El secretario de Defensa, Pete Hegseth, confirma una escalada en las operaciones aéreas destinadas a desmantelar el arsenal estratégico de Teherán, mientras asegura que la capacidad de respuesta iraní muestra signos de agotamiento.
En una comparecencia de alto nivel desde el Pentágono, el secretario de Defensa de los Estados Unidos, Pete Hegseth, informó este martes que la ofensiva militar contra la República Islámica de Irán ha entrado en una fase crítica de máxima presión. Según el alto funcionario, las fuerzas estadounidenses ejecutarán hoy el despliegue de poder de fuego más robusto registrado hasta la fecha.
Escalada aérea y objetivos estratégicos
Hegseth fue enfático al describir la magnitud de las operaciones programadas para las próximas horas: «Hoy será nuestro día más intenso de ataques dentro de Irán: movilizaremos la mayor cantidad de cazas y bombarderos, realizando el mayor número de incursiones desde que comenzó la campaña».
Esta ofensiva, que cuenta con el respaldo operativo de Israel desde su inicio el pasado 28 de febrero, mantiene tres prioridades tácticas innegociables:
Neutralización del arsenal de misiles iraní.
Desmantelamiento de la flota de drones militares.
Debilitamiento de la capacidad operativa de la fuerza naval de Teherán.
Debilitamiento de la respuesta iraní
A pesar del incremento en los ataques aliados, el Pentágono sostiene que la capacidad defensiva de Irán está en franco declive.
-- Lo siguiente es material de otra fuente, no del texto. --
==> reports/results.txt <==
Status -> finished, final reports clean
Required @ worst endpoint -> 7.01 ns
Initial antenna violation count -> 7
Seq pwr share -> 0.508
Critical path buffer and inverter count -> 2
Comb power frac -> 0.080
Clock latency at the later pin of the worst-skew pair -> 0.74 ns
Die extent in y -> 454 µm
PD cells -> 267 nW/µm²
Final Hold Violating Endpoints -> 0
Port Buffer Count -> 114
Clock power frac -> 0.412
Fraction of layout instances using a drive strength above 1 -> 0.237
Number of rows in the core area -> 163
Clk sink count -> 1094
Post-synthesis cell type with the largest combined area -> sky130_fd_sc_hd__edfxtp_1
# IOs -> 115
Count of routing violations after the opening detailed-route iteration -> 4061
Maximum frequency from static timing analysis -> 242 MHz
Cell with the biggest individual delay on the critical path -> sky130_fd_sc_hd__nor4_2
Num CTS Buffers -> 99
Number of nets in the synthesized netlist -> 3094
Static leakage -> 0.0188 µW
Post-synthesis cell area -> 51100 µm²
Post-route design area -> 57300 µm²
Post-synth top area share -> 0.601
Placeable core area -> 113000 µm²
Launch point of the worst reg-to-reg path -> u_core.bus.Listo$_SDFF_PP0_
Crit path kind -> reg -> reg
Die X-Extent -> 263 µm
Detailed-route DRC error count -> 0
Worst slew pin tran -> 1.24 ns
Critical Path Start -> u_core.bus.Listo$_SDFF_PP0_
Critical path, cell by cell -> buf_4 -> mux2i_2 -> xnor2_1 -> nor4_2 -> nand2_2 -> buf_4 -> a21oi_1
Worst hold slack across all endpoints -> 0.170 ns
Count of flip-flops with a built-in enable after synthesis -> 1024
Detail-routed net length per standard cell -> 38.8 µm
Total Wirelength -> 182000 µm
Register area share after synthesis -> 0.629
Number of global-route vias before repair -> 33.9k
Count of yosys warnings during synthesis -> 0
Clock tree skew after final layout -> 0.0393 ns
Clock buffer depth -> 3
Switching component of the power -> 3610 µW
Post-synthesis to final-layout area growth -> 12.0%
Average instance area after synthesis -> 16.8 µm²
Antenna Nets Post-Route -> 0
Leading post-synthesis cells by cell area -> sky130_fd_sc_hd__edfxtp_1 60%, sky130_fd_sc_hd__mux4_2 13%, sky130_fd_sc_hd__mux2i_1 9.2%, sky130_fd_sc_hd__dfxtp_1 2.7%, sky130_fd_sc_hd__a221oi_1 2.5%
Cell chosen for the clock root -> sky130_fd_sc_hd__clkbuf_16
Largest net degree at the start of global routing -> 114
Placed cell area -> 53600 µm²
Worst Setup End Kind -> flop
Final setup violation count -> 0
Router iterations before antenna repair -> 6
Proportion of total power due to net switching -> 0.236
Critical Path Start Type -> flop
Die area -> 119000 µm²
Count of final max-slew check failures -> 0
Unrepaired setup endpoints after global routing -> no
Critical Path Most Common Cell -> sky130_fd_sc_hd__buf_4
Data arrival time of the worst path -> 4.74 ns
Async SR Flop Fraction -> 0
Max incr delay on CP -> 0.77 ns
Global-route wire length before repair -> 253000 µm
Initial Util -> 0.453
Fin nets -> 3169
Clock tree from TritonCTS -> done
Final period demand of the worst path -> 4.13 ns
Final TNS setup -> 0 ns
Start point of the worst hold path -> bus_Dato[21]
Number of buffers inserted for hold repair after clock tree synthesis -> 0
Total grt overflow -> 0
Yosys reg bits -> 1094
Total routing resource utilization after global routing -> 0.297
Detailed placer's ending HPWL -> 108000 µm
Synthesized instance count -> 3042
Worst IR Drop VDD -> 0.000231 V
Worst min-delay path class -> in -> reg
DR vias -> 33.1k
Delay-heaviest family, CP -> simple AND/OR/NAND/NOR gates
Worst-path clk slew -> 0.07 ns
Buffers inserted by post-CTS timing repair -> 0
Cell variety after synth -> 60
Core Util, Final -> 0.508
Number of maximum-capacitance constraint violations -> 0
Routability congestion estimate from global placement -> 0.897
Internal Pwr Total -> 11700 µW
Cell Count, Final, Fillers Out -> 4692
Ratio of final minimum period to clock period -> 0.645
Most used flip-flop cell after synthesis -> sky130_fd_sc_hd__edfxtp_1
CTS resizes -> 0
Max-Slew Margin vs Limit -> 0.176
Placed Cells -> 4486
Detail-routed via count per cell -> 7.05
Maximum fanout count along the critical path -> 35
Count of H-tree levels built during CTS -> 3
<file path="config.mk">
export PLATFORM = sky130hd
export DESIGN_NAME = ahb_apb_bridge
export DESIGN_NICKNAME = d
export VERILOG_FILES = /design/src/rtl/ahb_apb_pkg.sv /design/src/rtl/apb_slave_decoder.sv /design/src/rtl/ahb_apb_bridge.sv
export SDC_FILE = /design/constraint.sdc
export NUM_CORES = 1
export LEC_CHECK = 0
export CAP_MARGIN = 25
export CORE_ASPECT_RATIO = 2
export CORE_MARGIN = 10
export CORE_UTILIZATION = 36
export CTS_CLUSTER_DIAMETER = 150
export DETAILED_ROUTE_END_ITERATION = 12
export PLACE_DENSITY = 0.87
export SLEW_MARGIN = 40
export SYNTH_ARGS = -nofsm -noshare
export SYNTH_HDL_FRONTEND = slang
export SYNTH_SLANG_ARGS = --single-unit
export TNS_END_PERCENT = 20
</file>
<file path="constraint.sdc">
create_clock -name clk -period 3.4 [get_ports clk]
set_clock_uncertainty 0.1 [all_clocks]
set_input_delay 0.68 -clock clk [delete_from_list [all_inputs] [get_ports clk]]
set_output_delay 0.68 -clock clk [all_outputs]
set_load 0.005 [all_outputs]
</file>
### config.mk
export PLATFORM = sky130hd
export DESIGN_NAME = bcd_serial_subtractor
export DESIGN_NICKNAME = d
export VERILOG_FILES = /design/src/rtl/bcd_serial_subtractor.sv
export SDC_FILE = /design/constraint.sdc
export NUM_CORES = 1
export LEC_CHECK = 0
export CORE_MARGIN = 2
export CORE_UTILIZATION = 40
export CTS_CLUSTER_SIZE = 25
export DETAILED_ROUTE_END_ITERATION = 12
export PLACE_DENSITY = 0.64
export SYNTH_ARGS = -nofsm -noshare
export SYNTH_HDL_FRONTEND = slang
export SYNTH_SLANG_ARGS = --single-unit
### constraint.sdc
create_clock -name clk -period 9.31 [get_ports clk]
set_clock_uncertainty 0.1 [all_clocks]
set_input_delay 0.931 -clock clk [delete_from_list [all_inputs] [get_ports clk]]
set_output_delay 0.931 -clock clk [all_outputs]
set_load 0.1 [all_outputs]
### src/rtl/axi_stream_interconnect_m2s_auto_head.sv
// Round-robin many-to-one AXI-stream packet mux that prefixes every packet with a
// HEAD_DUMMY-word big-endian header carrying the winning source index.
module axi_stream_interconnect_m2s_auto_head #(
    parameter int HEAD_DUMMY = 4,
    parameter int NUM        = 4,
    parameter int DSIZE      = 8
) (
    input  logic                          aclk,
    input  logic                          aresetn,
    input  logic [NUM-1:0][DSIZE-1:0]     sub_rx_axis_tdata,
    input  logic [NUM-1:0]                sub_rx_axis_tvalid,
    output logic [NUM-1:0]                sub_rx_axis_tready,
    input  logic [NUM-1:0]                sub_rx_axis_tlast,
    output logic [DSIZE-1:0]              master_axis_tdata,
    output logic                          master_axis_tvalid,
    input  logic                          master_axis_tready,
    output logic                          master_axis_tlast,
    output logic [(DSIZE+7)/8-1:0]        master_axis_tkeep,
    output logic                          master_axis_tuser
);
    localparam int GW = $clog2(NUM);
    localparam int HW = $clog2(HEAD_DUMMY + 1);
    localparam int HB = DSIZE * HEAD_DUMMY;

    localparam logic [1:0] S_IDLE = 2'd0;
    localparam logic [1:0] S_HEAD = 2'd1;
    localparam logic [1:0] S_BODY = 2'd2;

    logic [1:0]    state_q, state_d;
    logic [GW-1:0] grant_q, grant_d;
    logic [GW-1:0] last_grant_q, last_grant_d;
    logic [HW-1:0] hcnt_q, hcnt_d;

    logic          found_hi, found_lo;
    logic [GW-1:0] pick_hi, pick_lo, pick;
    logic [HB-1:0] hdr, hdr_sh;
    logic          body_hs;

    // Two-pass search: first valid index above last_grant, else the lowest valid index.
    always_comb begin
        found_hi = 1'b0;
        found_lo = 1'b0;
        pick_hi  = '0;
        pick_lo  = '0;
        for (int j = 0; j < NUM; j++) begin
            if (!found_hi && sub_rx_axis_tvalid[j] && (GW'(j) > last_grant_q)) begin
                found_hi = 1'b1;
                pick_hi  = GW'(j);
            end
            if (!found_lo && sub_rx_axis_tvalid[j]) begin
                found_lo = 1'b1;
                pick_lo  = GW'(j);
            end
        end
        pick = found_hi ? pick_hi : pick_lo;
    end

    // Header is the grant zero-extended over HB bits, emitted MSB word first.
    always_comb begin
        hdr          = '0;
        hdr[GW-1:0]  = grant_q;
        hdr_sh       = hdr >> (DSIZE * (HEAD_DUMMY - 1 - int'(hcnt_q)));
    end

    always_comb begin
        master_axis_tdata  = '0;
        master_axis_tvalid = 1'b0;
        master_axis_tlast  = 1'b0;
        master_axis_tkeep  = '1;
        master_axis_tuser  = 1'b0;
        sub_rx_axis_tready = '0;
        case (state_q)
            S_HEAD: begin
                master_axis_tvalid = 1'b1;
                master_axis_tdata  = hdr_sh[DSIZE-1:0];
            end
            S_BODY: begin
                master_axis_tdata           = sub_rx_axis_tdata[grant_q];
                master_axis_tvalid          = sub_rx_axis_tvalid[grant_q];
                master_axis_tlast           = sub_rx_axis_tlast[grant_q];
                sub_rx_axis_tready[grant_q] = master_axis_tready;
            end
            default: ;
        endcase
    end

    assign body_hs = sub_rx_axis_tvalid[grant_q] & master_axis_tready & sub_rx_axis_tlast[grant_q];

    always_comb begin
        state_d      = state_q;
        grant_d      = grant_q;
        last_grant_d = last_grant_q;
        hcnt_d       = hcnt_q;
        case (state_q)
            S_IDLE: begin
                hcnt_d = '0;
                if (|sub_rx_axis_tvalid) begin
                    grant_d      = pick;
                    last_grant_d = pick;
                    state_d      = S_HEAD;
                end
            end
            S_HEAD: begin
                if (master_axis_tready) begin
                    hcnt_d = hcnt_q + 1'b1;
                    if (hcnt_q == HW'(HEAD_DUMMY - 1))
                        state_d = S_BODY;
                end
            end
            S_BODY: begin
                if (body_hs)
                    state_d = S_IDLE;
            end
            default: state_d = S_IDLE;
        endcase
    end

    always_ff @(posedge aclk or negedge aresetn) begin
        if (!aresetn) begin
            state_q      <= S_IDLE;
            grant_q      <= '0;
            last_grant_q <= GW'(NUM - 1);
            hcnt_q       <= '0;
        end else begin
            state_q      <= state_d;
            grant_q      <= grant_d;
            last_grant_q <= last_grant_d;
            hcnt_q       <= hcnt_d;
        end
    end
endmodule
Hegseth reveló que en las últimas 24 horas se registró el menor lanzamiento de misiles por parte de Teherán desde el estallido de las hostilidades, lo que el alto mando interpreta como una señal de éxito en el proceso de degradación de los suministros militares enemigos.
El objetivo final, según el secretario, es garantizar que el gobierno iraní no represente una amenaza para la seguridad de Estados Unidos y sus aliados regionales en el futuro cercano.
Incertidumbre sobre el fin de las hostilidades
Al ser consultado sobre el horizonte temporal de la guerra, Hegseth evitó dar una fecha de cierre, delegando la responsabilidad estratégica al presidente Donald Trump. «Esa es una decisión que corresponde exclusivamente al comandante en jefe», señaló.
La postura de la Casa Blanca ha mostrado matices variables en los últimos días: mientras que en ciertos comunicados el presidente Trump ha sugerido que los objetivos clave ya han sido impactados, en otros ha dejado abierta la posibilidad de que la campaña se extienda por varias semanas más para asegurar una victoria definitiva.